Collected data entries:
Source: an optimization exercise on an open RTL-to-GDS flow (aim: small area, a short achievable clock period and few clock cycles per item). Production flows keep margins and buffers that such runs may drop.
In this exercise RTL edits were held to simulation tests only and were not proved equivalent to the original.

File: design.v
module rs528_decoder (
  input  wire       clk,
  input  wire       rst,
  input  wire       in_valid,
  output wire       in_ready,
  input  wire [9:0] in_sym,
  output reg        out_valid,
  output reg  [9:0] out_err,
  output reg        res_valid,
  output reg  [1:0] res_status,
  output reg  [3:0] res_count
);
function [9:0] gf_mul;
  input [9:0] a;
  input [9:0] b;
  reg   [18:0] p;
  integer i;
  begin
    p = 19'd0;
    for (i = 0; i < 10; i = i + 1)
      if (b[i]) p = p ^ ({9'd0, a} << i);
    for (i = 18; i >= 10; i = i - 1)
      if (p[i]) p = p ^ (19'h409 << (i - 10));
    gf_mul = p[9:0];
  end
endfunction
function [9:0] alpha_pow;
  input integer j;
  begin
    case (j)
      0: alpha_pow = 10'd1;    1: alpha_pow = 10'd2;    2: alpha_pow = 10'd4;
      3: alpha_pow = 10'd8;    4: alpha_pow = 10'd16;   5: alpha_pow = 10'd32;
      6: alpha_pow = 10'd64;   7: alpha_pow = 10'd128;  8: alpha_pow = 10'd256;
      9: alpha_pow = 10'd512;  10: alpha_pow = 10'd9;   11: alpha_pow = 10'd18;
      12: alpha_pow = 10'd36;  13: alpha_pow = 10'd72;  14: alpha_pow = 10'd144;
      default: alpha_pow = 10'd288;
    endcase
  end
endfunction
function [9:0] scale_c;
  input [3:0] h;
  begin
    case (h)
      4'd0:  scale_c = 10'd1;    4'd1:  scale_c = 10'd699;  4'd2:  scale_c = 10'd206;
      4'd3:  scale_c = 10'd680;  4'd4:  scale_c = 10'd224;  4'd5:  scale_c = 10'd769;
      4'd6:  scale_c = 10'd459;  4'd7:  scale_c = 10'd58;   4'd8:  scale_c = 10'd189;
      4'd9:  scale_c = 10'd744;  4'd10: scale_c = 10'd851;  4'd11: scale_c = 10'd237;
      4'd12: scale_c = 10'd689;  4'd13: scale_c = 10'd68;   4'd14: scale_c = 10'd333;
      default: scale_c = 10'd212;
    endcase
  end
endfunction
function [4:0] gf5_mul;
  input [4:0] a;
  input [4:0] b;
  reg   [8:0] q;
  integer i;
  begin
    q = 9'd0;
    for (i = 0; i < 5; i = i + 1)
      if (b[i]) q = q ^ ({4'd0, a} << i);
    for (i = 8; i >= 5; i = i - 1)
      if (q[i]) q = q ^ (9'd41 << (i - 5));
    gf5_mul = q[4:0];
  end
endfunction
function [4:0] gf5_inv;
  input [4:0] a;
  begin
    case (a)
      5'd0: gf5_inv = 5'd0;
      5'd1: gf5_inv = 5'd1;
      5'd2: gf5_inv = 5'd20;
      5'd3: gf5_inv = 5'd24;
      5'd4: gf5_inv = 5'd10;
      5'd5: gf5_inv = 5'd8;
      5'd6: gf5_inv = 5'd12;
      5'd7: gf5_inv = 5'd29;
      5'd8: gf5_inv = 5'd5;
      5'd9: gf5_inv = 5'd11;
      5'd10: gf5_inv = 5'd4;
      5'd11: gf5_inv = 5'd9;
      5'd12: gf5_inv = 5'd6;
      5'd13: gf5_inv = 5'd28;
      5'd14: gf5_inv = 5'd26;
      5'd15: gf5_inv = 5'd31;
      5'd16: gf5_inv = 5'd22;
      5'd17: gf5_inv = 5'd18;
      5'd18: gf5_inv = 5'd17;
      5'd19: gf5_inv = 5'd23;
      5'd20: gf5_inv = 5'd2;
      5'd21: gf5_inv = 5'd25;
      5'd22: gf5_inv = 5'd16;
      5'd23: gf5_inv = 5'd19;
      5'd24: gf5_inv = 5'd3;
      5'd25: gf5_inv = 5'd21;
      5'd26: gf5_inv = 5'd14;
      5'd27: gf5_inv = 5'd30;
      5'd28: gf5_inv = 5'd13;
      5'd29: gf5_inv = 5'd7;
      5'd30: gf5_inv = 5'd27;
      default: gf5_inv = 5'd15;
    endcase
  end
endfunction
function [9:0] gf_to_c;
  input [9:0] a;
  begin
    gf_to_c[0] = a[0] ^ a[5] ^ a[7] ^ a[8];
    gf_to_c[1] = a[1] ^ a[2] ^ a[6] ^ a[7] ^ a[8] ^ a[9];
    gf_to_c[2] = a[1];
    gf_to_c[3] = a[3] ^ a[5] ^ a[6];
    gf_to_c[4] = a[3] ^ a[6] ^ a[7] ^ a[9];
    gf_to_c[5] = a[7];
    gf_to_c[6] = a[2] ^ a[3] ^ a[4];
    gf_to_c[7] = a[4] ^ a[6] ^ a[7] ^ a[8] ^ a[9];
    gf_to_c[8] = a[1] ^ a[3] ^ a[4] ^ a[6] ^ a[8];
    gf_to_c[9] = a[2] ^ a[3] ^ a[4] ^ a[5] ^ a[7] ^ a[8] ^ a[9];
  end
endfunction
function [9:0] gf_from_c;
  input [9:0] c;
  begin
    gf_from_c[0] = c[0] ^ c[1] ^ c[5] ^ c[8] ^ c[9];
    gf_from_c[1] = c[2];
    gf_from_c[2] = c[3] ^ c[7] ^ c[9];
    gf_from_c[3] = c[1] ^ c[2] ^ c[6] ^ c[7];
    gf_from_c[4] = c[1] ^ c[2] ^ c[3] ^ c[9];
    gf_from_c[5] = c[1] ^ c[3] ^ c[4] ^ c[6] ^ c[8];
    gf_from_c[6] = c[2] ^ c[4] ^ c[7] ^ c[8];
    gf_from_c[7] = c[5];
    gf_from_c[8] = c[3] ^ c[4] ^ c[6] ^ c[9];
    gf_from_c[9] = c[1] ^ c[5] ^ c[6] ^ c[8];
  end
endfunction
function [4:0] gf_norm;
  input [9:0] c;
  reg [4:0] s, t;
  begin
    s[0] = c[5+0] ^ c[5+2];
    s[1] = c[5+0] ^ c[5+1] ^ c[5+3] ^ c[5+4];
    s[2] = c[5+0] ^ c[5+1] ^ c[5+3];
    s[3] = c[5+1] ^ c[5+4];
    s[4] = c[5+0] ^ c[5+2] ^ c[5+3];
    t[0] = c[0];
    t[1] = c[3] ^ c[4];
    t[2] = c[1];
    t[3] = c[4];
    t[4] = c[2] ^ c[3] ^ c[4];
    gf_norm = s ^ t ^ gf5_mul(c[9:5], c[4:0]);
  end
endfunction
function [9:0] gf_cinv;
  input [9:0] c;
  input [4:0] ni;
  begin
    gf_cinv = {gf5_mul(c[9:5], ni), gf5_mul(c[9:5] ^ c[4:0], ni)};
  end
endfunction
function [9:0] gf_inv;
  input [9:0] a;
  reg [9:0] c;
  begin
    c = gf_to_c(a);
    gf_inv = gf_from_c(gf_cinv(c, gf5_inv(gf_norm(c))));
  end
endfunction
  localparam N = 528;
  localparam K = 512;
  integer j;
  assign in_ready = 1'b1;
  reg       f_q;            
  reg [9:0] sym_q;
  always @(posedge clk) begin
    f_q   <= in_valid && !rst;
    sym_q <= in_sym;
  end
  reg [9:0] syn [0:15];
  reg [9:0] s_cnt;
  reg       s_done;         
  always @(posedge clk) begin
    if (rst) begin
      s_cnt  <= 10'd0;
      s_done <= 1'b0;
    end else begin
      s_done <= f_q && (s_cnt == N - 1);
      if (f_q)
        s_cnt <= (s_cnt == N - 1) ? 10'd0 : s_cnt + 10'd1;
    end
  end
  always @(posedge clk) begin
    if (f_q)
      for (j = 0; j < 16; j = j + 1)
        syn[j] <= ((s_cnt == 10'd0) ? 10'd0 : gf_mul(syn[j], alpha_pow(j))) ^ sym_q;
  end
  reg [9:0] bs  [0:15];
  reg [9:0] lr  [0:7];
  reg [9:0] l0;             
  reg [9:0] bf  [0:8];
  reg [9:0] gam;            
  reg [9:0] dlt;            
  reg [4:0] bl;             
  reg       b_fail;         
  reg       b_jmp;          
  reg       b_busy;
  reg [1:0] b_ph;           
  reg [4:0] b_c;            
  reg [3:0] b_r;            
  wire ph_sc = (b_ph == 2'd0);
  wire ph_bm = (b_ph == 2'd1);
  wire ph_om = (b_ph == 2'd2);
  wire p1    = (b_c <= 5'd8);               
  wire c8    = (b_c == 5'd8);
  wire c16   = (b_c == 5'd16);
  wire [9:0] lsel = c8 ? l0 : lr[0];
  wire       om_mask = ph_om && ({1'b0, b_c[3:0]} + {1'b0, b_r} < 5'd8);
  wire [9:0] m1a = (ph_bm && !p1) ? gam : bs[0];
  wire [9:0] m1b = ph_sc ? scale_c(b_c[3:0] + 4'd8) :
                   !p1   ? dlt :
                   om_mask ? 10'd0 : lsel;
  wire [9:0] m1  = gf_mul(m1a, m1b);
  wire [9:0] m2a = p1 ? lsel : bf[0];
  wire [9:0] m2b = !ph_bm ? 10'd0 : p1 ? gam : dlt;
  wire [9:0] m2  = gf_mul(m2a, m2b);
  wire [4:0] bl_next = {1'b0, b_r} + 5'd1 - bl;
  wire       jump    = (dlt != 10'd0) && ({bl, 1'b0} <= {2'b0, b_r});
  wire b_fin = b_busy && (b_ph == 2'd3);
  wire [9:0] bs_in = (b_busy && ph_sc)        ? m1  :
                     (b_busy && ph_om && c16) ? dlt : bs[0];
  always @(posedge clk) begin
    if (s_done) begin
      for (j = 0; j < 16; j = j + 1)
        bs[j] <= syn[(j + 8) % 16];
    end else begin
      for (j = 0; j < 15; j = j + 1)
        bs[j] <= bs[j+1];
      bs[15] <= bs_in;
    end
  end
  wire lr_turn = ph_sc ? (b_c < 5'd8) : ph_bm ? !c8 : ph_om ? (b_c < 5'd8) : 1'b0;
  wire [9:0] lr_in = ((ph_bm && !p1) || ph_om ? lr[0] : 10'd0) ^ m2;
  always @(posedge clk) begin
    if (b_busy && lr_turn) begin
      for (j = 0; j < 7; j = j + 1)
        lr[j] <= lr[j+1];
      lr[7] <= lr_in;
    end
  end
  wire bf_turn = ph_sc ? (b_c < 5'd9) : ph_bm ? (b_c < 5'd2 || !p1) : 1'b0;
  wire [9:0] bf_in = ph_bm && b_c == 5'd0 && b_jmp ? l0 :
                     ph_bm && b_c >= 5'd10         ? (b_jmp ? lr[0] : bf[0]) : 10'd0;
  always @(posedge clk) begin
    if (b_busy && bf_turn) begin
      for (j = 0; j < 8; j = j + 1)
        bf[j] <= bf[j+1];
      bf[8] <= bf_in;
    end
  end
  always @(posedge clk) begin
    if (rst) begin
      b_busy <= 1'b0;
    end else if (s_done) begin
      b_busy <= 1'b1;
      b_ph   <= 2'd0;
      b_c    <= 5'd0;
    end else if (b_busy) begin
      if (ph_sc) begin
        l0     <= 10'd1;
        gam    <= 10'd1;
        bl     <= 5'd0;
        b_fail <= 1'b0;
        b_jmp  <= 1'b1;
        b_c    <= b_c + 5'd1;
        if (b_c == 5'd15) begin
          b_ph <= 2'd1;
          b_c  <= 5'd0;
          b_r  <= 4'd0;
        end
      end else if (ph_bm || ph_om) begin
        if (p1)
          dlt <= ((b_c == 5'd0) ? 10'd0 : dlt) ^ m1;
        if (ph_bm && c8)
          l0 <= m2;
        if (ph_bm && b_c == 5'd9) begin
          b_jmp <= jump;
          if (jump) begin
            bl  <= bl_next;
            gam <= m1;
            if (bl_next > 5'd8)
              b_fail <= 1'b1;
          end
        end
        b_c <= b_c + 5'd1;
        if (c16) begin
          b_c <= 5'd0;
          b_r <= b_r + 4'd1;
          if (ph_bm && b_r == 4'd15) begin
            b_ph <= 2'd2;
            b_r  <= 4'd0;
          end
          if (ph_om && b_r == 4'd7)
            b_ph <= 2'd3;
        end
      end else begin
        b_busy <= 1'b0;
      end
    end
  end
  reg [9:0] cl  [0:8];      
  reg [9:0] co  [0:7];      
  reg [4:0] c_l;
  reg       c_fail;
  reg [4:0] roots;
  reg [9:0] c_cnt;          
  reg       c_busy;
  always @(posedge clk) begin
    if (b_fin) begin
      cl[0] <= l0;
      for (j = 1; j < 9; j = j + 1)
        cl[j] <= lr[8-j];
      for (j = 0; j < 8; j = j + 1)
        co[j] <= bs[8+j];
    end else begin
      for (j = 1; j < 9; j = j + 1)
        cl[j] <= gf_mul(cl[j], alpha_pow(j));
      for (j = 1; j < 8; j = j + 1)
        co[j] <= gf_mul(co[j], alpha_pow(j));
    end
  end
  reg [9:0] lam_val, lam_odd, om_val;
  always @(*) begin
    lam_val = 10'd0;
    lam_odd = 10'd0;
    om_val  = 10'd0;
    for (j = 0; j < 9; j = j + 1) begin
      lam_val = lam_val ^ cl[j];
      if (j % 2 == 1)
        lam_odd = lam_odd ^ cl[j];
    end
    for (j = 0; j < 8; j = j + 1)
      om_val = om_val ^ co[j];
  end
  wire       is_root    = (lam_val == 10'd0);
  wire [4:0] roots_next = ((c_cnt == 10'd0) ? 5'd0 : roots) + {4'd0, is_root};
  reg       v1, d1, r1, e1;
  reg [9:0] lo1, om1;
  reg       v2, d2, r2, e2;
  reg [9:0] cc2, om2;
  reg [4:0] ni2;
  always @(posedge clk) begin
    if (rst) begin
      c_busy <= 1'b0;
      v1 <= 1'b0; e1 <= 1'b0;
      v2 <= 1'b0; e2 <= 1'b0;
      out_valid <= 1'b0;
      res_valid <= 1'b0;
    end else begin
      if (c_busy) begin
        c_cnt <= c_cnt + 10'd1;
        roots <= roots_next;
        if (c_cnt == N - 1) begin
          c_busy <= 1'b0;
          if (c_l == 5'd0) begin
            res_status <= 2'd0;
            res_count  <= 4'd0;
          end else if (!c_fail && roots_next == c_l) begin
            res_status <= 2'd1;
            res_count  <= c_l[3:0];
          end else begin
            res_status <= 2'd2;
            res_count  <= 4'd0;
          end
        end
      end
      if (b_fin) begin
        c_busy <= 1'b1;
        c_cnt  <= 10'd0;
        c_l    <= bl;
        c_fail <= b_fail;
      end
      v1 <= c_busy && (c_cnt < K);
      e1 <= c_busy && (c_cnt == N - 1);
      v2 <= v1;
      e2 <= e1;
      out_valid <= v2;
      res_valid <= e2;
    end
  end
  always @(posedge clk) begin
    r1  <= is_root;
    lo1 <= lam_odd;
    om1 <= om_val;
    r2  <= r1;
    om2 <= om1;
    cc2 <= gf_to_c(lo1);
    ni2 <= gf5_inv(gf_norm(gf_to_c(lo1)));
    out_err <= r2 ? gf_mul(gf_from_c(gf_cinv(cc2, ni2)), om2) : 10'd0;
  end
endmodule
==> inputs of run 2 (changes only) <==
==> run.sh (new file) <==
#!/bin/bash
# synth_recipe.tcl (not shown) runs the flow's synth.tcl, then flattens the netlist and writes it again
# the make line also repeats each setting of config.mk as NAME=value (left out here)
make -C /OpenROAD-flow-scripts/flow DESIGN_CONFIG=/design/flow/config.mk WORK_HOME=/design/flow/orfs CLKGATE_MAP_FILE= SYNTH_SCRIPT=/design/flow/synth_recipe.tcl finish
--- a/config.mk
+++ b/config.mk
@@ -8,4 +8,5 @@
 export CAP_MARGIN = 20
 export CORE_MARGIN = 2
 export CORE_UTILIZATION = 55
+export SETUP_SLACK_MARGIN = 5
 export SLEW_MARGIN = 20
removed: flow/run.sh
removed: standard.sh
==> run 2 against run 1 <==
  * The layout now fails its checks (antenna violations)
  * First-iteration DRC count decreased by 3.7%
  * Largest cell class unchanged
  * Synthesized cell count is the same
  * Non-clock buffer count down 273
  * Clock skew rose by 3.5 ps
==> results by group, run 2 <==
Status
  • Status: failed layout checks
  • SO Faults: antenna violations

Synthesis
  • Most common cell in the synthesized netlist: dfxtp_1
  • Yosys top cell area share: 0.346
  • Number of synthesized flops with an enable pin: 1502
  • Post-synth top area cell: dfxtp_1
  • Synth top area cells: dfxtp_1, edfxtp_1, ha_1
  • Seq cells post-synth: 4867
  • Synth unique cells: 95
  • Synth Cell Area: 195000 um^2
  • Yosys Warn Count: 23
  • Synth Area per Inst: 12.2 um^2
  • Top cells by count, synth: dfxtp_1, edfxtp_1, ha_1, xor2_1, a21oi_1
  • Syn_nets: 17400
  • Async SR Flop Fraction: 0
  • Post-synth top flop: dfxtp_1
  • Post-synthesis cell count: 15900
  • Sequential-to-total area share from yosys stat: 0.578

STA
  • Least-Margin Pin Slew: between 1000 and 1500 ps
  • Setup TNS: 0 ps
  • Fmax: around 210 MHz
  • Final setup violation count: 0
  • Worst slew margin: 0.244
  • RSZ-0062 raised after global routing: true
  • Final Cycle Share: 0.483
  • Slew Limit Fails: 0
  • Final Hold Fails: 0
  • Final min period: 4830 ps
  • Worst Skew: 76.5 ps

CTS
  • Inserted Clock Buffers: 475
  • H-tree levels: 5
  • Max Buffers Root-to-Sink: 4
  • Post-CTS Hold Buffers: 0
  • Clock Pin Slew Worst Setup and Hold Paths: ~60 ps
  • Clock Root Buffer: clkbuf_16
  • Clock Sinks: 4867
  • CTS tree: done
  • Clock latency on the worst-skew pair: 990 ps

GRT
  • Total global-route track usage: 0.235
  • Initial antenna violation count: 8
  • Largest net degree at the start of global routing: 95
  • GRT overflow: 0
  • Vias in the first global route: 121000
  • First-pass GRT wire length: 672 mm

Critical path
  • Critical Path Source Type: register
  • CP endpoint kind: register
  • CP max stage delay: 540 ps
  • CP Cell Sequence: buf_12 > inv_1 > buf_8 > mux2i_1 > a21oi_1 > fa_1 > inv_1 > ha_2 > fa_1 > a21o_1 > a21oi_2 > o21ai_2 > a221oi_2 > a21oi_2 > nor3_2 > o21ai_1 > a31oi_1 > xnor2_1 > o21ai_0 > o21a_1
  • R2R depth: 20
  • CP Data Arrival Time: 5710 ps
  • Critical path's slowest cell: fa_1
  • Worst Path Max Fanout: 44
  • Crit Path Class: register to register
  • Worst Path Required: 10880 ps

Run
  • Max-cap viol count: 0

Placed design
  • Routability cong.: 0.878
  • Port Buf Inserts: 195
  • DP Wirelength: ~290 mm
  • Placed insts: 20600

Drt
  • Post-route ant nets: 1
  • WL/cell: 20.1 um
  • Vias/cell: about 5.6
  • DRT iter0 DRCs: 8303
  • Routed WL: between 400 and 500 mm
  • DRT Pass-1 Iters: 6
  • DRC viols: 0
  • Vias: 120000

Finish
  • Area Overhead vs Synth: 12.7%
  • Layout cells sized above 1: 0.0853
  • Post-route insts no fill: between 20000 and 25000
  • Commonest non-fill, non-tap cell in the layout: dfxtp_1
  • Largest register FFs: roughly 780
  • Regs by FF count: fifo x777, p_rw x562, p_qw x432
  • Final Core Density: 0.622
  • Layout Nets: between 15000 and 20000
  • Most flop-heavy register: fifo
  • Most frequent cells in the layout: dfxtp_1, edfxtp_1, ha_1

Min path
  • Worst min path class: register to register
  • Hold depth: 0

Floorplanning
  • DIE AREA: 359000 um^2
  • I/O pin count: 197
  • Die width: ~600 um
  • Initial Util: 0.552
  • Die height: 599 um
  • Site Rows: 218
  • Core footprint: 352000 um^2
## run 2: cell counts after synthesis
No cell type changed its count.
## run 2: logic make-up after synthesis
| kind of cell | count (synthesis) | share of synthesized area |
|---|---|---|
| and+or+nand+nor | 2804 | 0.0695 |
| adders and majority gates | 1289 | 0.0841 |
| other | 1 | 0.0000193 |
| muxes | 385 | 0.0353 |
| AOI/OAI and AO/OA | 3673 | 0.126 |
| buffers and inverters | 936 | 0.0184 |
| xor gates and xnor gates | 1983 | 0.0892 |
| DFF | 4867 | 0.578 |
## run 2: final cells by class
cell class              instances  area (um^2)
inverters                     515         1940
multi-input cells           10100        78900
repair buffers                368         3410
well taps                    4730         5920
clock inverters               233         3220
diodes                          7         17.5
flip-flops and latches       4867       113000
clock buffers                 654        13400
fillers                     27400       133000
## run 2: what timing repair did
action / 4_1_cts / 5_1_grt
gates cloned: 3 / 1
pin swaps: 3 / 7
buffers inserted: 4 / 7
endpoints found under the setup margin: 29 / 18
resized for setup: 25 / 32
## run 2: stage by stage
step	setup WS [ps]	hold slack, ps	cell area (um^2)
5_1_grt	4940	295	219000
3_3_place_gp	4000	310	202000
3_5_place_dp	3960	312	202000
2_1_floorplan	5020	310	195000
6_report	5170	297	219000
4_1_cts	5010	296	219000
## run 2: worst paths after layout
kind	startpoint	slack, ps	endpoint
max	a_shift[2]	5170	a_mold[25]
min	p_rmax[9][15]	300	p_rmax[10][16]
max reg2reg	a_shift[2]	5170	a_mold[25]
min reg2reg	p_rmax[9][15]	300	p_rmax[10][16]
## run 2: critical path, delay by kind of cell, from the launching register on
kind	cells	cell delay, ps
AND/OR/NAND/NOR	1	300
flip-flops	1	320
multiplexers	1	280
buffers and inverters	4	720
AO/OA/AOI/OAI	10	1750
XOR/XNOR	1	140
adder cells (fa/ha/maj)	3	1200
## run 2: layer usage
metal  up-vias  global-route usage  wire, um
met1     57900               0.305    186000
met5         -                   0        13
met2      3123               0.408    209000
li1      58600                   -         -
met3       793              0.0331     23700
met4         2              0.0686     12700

ASSIGNED TASK: Restate word for word the lines of the data above, starting at the line containing "period: 4830 ps" and ending at the line containing "delay: 540 ps", both included, and nothing more.

RESULT FOR THIS TASK:
  • Final min period: 4830 ps
  • Worst Skew: 76.5 ps

CTS
  • Inserted Clock Buffers: 475
  • H-tree levels: 5
  • Max Buffers Root-to-Sink: 4
  • Post-CTS Hold Buffers: 0
  • Clock Pin Slew Worst Setup and Hold Paths: ~60 ps
  • Clock Root Buffer: clkbuf_16
  • Clock Sinks: 4867
  • CTS tree: done
  • Clock latency on the worst-skew pair: 990 ps

GRT
  • Total global-route track usage: 0.235
  • Initial antenna violation count: 8
  • Largest net degree at the start of global routing: 95
  • GRT overflow: 0
  • Vias in the first global route: 121000
  • First-pass GRT wire length: 672 mm

Critical path
  • Critical Path Source Type: register
  • CP endpoint kind: register
  • CP max stage delay: 540 ps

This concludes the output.